[Opening The data section]

`src/rtl/mra_pkg.sv`:
```
package mra_pkg;
  typedef enum logic [1:0] {
    RG_SHARED  = 2'd0,
    RG_PRIVATE = 2'd1,
    RG_INVALID = 2'd2
  } region_e;
endpackage

```
`src/rtl/mra_region_decode.sv`:
```
module mra_region_decode
  import mra_pkg::*;
#(
  parameter int                ADDR_W    = 24,
  parameter int                SHARED_AW = 21,
  parameter logic [ADDR_W-1:0] UPPER_END = 'h9F_FFFF
) (
  input  logic [ADDR_W-1:0] addr,
  output region_e           region
);
  localparam logic [ADDR_W-1:0] SHARED_END = ADDR_W'((64'd1 << SHARED_AW) - 64'd1);

  always_comb begin
    if (addr <= SHARED_END)     region = RG_SHARED;
    else if (addr <= UPPER_END) region = RG_PRIVATE;
    else                        region = RG_INVALID;
  end
endmodule

```
`src/rtl/mra_shared_arbiter.sv`:
```
module mra_shared_arbiter #(
  parameter int STARVE_LIMIT = 16
) (
  input  logic clk,
  input  logic rst_n,
  input  logic cpu_req,
  input  logic dma_req,
  output logic cpu_gnt,
  output logic dma_gnt
);
  localparam int CW = $clog2(STARVE_LIMIT + 1);
  localparam logic [CW-1:0] LIMIT = CW'(STARVE_LIMIT);

  logic [CW-1:0] wait_q, wait_d;
  logic          wait_en;
  logic          force_cpu;

  always_comb begin
    force_cpu = cpu_req && (wait_q == LIMIT);
    dma_gnt   = dma_req && !force_cpu;
    cpu_gnt   = cpu_req && !dma_gnt;
    wait_en   = cpu_req || (wait_q != '0);
    if (!cpu_req || cpu_gnt) wait_d = '0;
    else                     wait_d = wait_q + CW'(1);
  end

  always_ff @(posedge clk or negedge rst_n) begin
    if (!rst_n)       wait_q <= '0;
    else if (wait_en) wait_q <= wait_d;
  end
endmodule

```
`src/rtl/mra_resp_track.sv`:
```
module mra_resp_track
  import mra_pkg::*;
(
  input  logic    clk,
  input  logic    rst_n,
  input  logic    accept,
  input  region_e src,
  output logic    rvalid,
  output region_e src_q
);
  logic    rvalid_d;
  region_e src_d;
  logic    src_en;

  always_comb begin
    rvalid_d = accept;
    src_d    = src;
    src_en   = accept;
  end

  always_ff @(posedge clk or negedge rst_n) begin
    if (!rst_n) rvalid <= 1'b0;
    else        rvalid <= rvalid_d;
  end

  always_ff @(posedge clk or negedge rst_n) begin
    if (!rst_n)      src_q <= RG_INVALID;
    else if (src_en) src_q <= src_d;
  end
endmodule

```
`src/rtl/dual_region_mem_arbiter.sv`:
```
module dual_region_mem_arbiter
  import mra_pkg::*;
#(
  parameter int                ADDR_W       = 24,
  parameter int                DATA_W       = 16,
  parameter int                SHARED_AW    = 21,
  parameter logic [ADDR_W-1:0] PRIV_END     = 'h9F_FFFF,
  parameter int                STARVE_LIMIT = 16
) (
  input  logic              clk,
  input  logic              rst_n,
  input  logic              cpu_valid,
  input  logic [ADDR_W-1:0] cpu_addr,
  input  logic              cpu_we,
  input  logic [DATA_W-1:0] cpu_wdata,
  output logic              cpu_ready,
  output logic              cpu_rvalid,
  output logic [DATA_W-1:0] cpu_rdata,
  output logic              cpu_err,
  input  logic              dma_valid,
  input  logic [ADDR_W-1:0] dma_addr,
  input  logic              dma_we,
  input  logic [DATA_W-1:0] dma_wdata,
  output logic              dma_ready,
  output logic              dma_rvalid,
  output logic [DATA_W-1:0] dma_rdata,
  output logic              dma_err,
  output logic                 shm_en,
  output logic                 shm_we,
  output logic [SHARED_AW-1:0] shm_addr,
  output logic [DATA_W-1:0]    shm_wdata,
  input  logic [DATA_W-1:0]    shm_rdata,
  output logic              pvm_en,
  output logic              pvm_we,
  output logic [ADDR_W-1:0] pvm_addr,
  output logic [DATA_W-1:0] pvm_wdata,
  input  logic [DATA_W-1:0] pvm_rdata
);
  localparam logic [ADDR_W-1:0] SHARED_END = ADDR_W'((64'd1 << SHARED_AW) - 64'd1);
  localparam logic [ADDR_W-1:0] PRIV_BASE  = SHARED_END + ADDR_W'(1);

  region_e cpu_rg, dma_rg;
  region_e cpu_src_q, dma_src_q;
  logic    cpu_sh_req, dma_sh_req;
  logic    cpu_gnt, dma_gnt;

  // Processor sees both windows; DMA decode collapses the upper window so
  // anything above the shared window is invalid for it.
  mra_region_decode #(.ADDR_W(ADDR_W), .SHARED_AW(SHARED_AW), .UPPER_END(PRIV_END))
    u_cpu_dec (.addr(cpu_addr), .region(cpu_rg));

  mra_region_decode #(.ADDR_W(ADDR_W), .SHARED_AW(SHARED_AW), .UPPER_END(SHARED_END))
    u_dma_dec (.addr(dma_addr), .region(dma_rg));

  always_comb begin
    cpu_sh_req = cpu_valid && (cpu_rg == RG_SHARED);
    dma_sh_req = dma_valid && (dma_rg == RG_SHARED);
  end

  mra_shared_arbiter #(.STARVE_LIMIT(STARVE_LIMIT)) u_arb (
    .clk     (clk),
    .rst_n   (rst_n),
    .cpu_req (cpu_sh_req),
    .dma_req (dma_sh_req),
    .cpu_gnt (cpu_gnt),
    .dma_gnt (dma_gnt)
  );

  // Acceptance: shared requests need a grant, everything else goes at once.
  always_comb begin
    cpu_ready = cpu_valid && ((cpu_rg != RG_SHARED) || cpu_gnt);
    dma_ready = dma_valid && ((dma_rg != RG_SHARED) || dma_gnt);
  end

  // Shared memory port: owner chosen by the arbiter.
  always_comb begin
    shm_en = cpu_gnt || dma_gnt;
    if (dma_gnt) begin
      shm_we    = dma_we;
      shm_addr  = dma_addr[SHARED_AW-1:0];
      shm_wdata = dma_wdata;
    end else begin
      shm_we    = cpu_gnt && cpu_we;
      shm_addr  = cpu_addr[SHARED_AW-1:0];
      shm_wdata = cpu_wdata;
    end
  end

  // Processor-only memory port: no arbitration.
  always_comb begin
    pvm_en    = cpu_valid && (cpu_rg == RG_PRIVATE);
    pvm_we    = pvm_en && cpu_we;
    pvm_addr  = cpu_addr - PRIV_BASE;
    pvm_wdata = cpu_wdata;
  end

  mra_resp_track u_cpu_resp (
    .clk    (clk),
    .rst_n  (rst_n),
    .accept (cpu_ready),
    .src    (cpu_rg),
    .rvalid (cpu_rvalid),
    .src_q  (cpu_src_q)
  );

  mra_resp_track u_dma_resp (
    .clk    (clk),
    .rst_n  (rst_n),
    .accept (dma_ready),
    .src    (dma_rg),
    .rvalid (dma_rvalid),
    .src_q  (dma_src_q)
  );

  always_comb begin
    unique case (cpu_src_q)
      RG_SHARED:  cpu_rdata = shm_rdata;
      RG_PRIVATE: cpu_rdata = pvm_rdata;
      default:    cpu_rdata = '1;
    endcase
    cpu_err = cpu_rvalid && (cpu_src_q == RG_INVALID);
    dma_rdata = (dma_src_q == RG_SHARED) ? shm_rdata : '1;
    dma_err   = dma_rvalid && (dma_src_q != RG_SHARED);
  end
endmodule

```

[Closing The data section]

[Problem description] What you write must match the records above exactly, line for line.

[Output below]
`src/rtl/mra_pkg.sv`:
```
package mra_pkg;
  typedef enum logic [1:0] {
    RG_SHARED  = 2'd0,
    RG_PRIVATE = 2'd1,
    RG_INVALID = 2'd2
  } region_e;
endpackage

```
`src/rtl/mra_region_decode.sv`:
```
module mra_region_decode
  import mra_pkg::*;
#(
  parameter int                ADDR_W    = 24,
  parameter int                SHARED_AW = 21,
  parameter logic [ADDR_W-1:0] UPPER_END = 'h9F_FFFF
) (
  input  logic [ADDR_W-1:0] addr,
  output region_e           region
);
  localparam logic [ADDR_W-1:0] SHARED_END = ADDR_W'((64'd1 << SHARED_AW) - 64'd1);

  always_comb begin
    if (addr <= SHARED_END)     region = RG_SHARED;
    else if (addr <= UPPER_END) region = RG_PRIVATE;
    else                        region = RG_INVALID;
  end
endmodule

```
`src/rtl/mra_shared_arbiter.sv`:
```
module mra_shared_arbiter #(
  parameter int STARVE_LIMIT = 16
) (
  input  logic clk,
  input  logic rst_n,
  input  logic cpu_req,
  input  logic dma_req,
  output logic cpu_gnt,
  output logic dma_gnt
);
  localparam int CW = $clog2(STARVE_LIMIT + 1);
  localparam logic [CW-1:0] LIMIT = CW'(STARVE_LIMIT);

  logic [CW-1:0] wait_q, wait_d;
  logic          wait_en;
  logic          force_cpu;

  always_comb begin
    force_cpu = cpu_req && (wait_q == LIMIT);
    dma_gnt   = dma_req && !force_cpu;
    cpu_gnt   = cpu_req && !dma_gnt;
    wait_en   = cpu_req || (wait_q != '0);
    if (!cpu_req || cpu_gnt) wait_d = '0;
    else                     wait_d = wait_q + CW'(1);
  end

  always_ff @(posedge clk or negedge rst_n) begin
    if (!rst_n)       wait_q <= '0;
    else if (wait_en) wait_q <= wait_d;
  end
endmodule

```
`src/rtl/mra_resp_track.sv`:
```
module mra_resp_track
  import mra_pkg::*;
(
  input  logic    clk,
  input  logic    rst_n,
  input  logic    accept,
  input  region_e src,
  output logic    rvalid,
  output region_e src_q
);
  logic    rvalid_d;
  region_e src_d;
  logic    src_en;

  always_comb begin
    rvalid_d = accept;
    src_d    = src;
    src_en   = accept;
  end

  always_ff @(posedge clk or negedge rst_n) begin
    if (!rst_n) rvalid <= 1'b0;
    else        rvalid <= rvalid_d;
  end

  always_ff @(posedge clk or negedge rst_n) begin
    if (!rst_n)      src_q <= RG_INVALID;
    else if (src_en) src_q <= src_d;
  end
endmodule

```
`src/rtl/dual_region_mem_arbiter.sv`:
```
module dual_region_mem_arbiter
  import mra_pkg::*;
#(
  parameter int                ADDR_W       = 24,
  parameter int                DATA_W       = 16,
  parameter int                SHARED_AW    = 21,
  parameter logic [ADDR_W-1:0] PRIV_END     = 'h9F_FFFF,
  parameter int                STARVE_LIMIT = 16
) (
  input  logic              clk,
  input  logic              rst_n,
  input  logic              cpu_valid,
  input  logic [ADDR_W-1:0] cpu_addr,
  input  logic              cpu_we,
  input  logic [DATA_W-1:0] cpu_wdata,
  output logic              cpu_ready,
  output logic              cpu_rvalid,
  output logic [DATA_W-1:0] cpu_rdata,
  output logic              cpu_err,
  input  logic              dma_valid,
  input  logic [ADDR_W-1:0] dma_addr,
  input  logic              dma_we,
  input  logic [DATA_W-1:0] dma_wdata,
  output logic              dma_ready,
  output logic              dma_rvalid,
  output logic [DATA_W-1:0] dma_rdata,
  output logic              dma_err,
  output logic                 shm_en,
  output logic                 shm_we,
  output logic [SHARED_AW-1:0] shm_addr,
  output logic [DATA_W-1:0]    shm_wdata,
  input  logic [DATA_W-1:0]    shm_rdata,
  output logic              pvm_en,
  output logic              pvm_we,
  output logic [ADDR_W-1:0] pvm_addr,
  output logic [DATA_W-1:0] pvm_wdata,
  input  logic [DATA_W-1:0] pvm_rdata
);
  localparam logic [ADDR_W-1:0] SHARED_END = ADDR_W'((64'd1 << SHARED_AW) - 64'd1);
  localparam logic [ADDR_W-1:0] PRIV_BASE  = SHARED_END + ADDR_W'(1);

  region_e cpu_rg, dma_rg;
  region_e cpu_src_q, dma_src_q;
  logic    cpu_sh_req, dma_sh_req;
  logic    cpu_gnt, dma_gnt;

  // Processor sees both windows; DMA decode collapses the upper window so
  // anything above the shared window is invalid for it.
  mra_region_decode #(.ADDR_W(ADDR_W), .SHARED_AW(SHARED_AW), .UPPER_END(PRIV_END))
    u_cpu_dec (.addr(cpu_addr), .region(cpu_rg));

  mra_region_decode #(.ADDR_W(ADDR_W), .SHARED_AW(SHARED_AW), .UPPER_END(SHARED_END))
    u_dma_dec (.addr(dma_addr), .region(dma_rg));

  always_comb begin
    cpu_sh_req = cpu_valid && (cpu_rg == RG_SHARED);
    dma_sh_req = dma_valid && (dma_rg == RG_SHARED);
  end

  mra_shared_arbiter #(.STARVE_LIMIT(STARVE_LIMIT)) u_arb (
    .clk     (clk),
    .rst_n   (rst_n),
    .cpu_req (cpu_sh_req),
    .dma_req (dma_sh_req),
    .cpu_gnt (cpu_gnt),
    .dma_gnt (dma_gnt)
  );

  // Acceptance: shared requests need a grant, everything else goes at once.
  always_comb begin
    cpu_ready = cpu_valid && ((cpu_rg != RG_SHARED) || cpu_gnt);
    dma_ready = dma_valid && ((dma_rg != RG_SHARED) || dma_gnt);
  end

  // Shared memory port: owner chosen by the arbiter.
  always_comb begin
    shm_en = cpu_gnt || dma_gnt;
    if (dma_gnt) begin
      shm_we    = dma_we;
      shm_addr  = dma_addr[SHARED_AW-1:0];
      shm_wdata = dma_wdata;
    end else begin
      shm_we    = cpu_gnt && cpu_we;
      shm_addr  = cpu_addr[SHARED_AW-1:0];
      shm_wdata = cpu_wdata;
    end
  end

  // Processor-only memory port: no arbitration.
  always_comb begin
    pvm_en    = cpu_valid && (cpu_rg == RG_PRIVATE);
    pvm_we    = pvm_en && cpu_we;
    pvm_addr  = cpu_addr - PRIV_BASE;
    pvm_wdata = cpu_wdata;
  end

  mra_resp_track u_cpu_resp (
    .clk    (clk),
    .rst_n  (rst_n),
    .accept (cpu_ready),
    .src    (cpu_rg),
    .rvalid (cpu_rvalid),
    .src_q  (cpu_src_q)
  );

  mra_resp_track u_dma_resp (
    .clk    (clk),
    .rst_n  (rst_n),
    .accept (dma_ready),
    .src    (dma_rg),
    .rvalid (dma_rvalid),
    .src_q  (dma_src_q)
  );

  always_comb begin
    unique case (cpu_src_q)
      RG_SHARED:  cpu_rdata = shm_rdata;
      RG_PRIVATE: cpu_rdata = pvm_rdata;
      default:    cpu_rdata = '1;
    endcase
    cpu_err = cpu_rvalid && (cpu_src_q == RG_INVALID);
    dma_rdata = (dma_src_q == RG_SHARED) ? shm_rdata : '1;
    dma_err   = dma_rvalid && (dma_src_q != RG_SHARED);
  end
endmodule

```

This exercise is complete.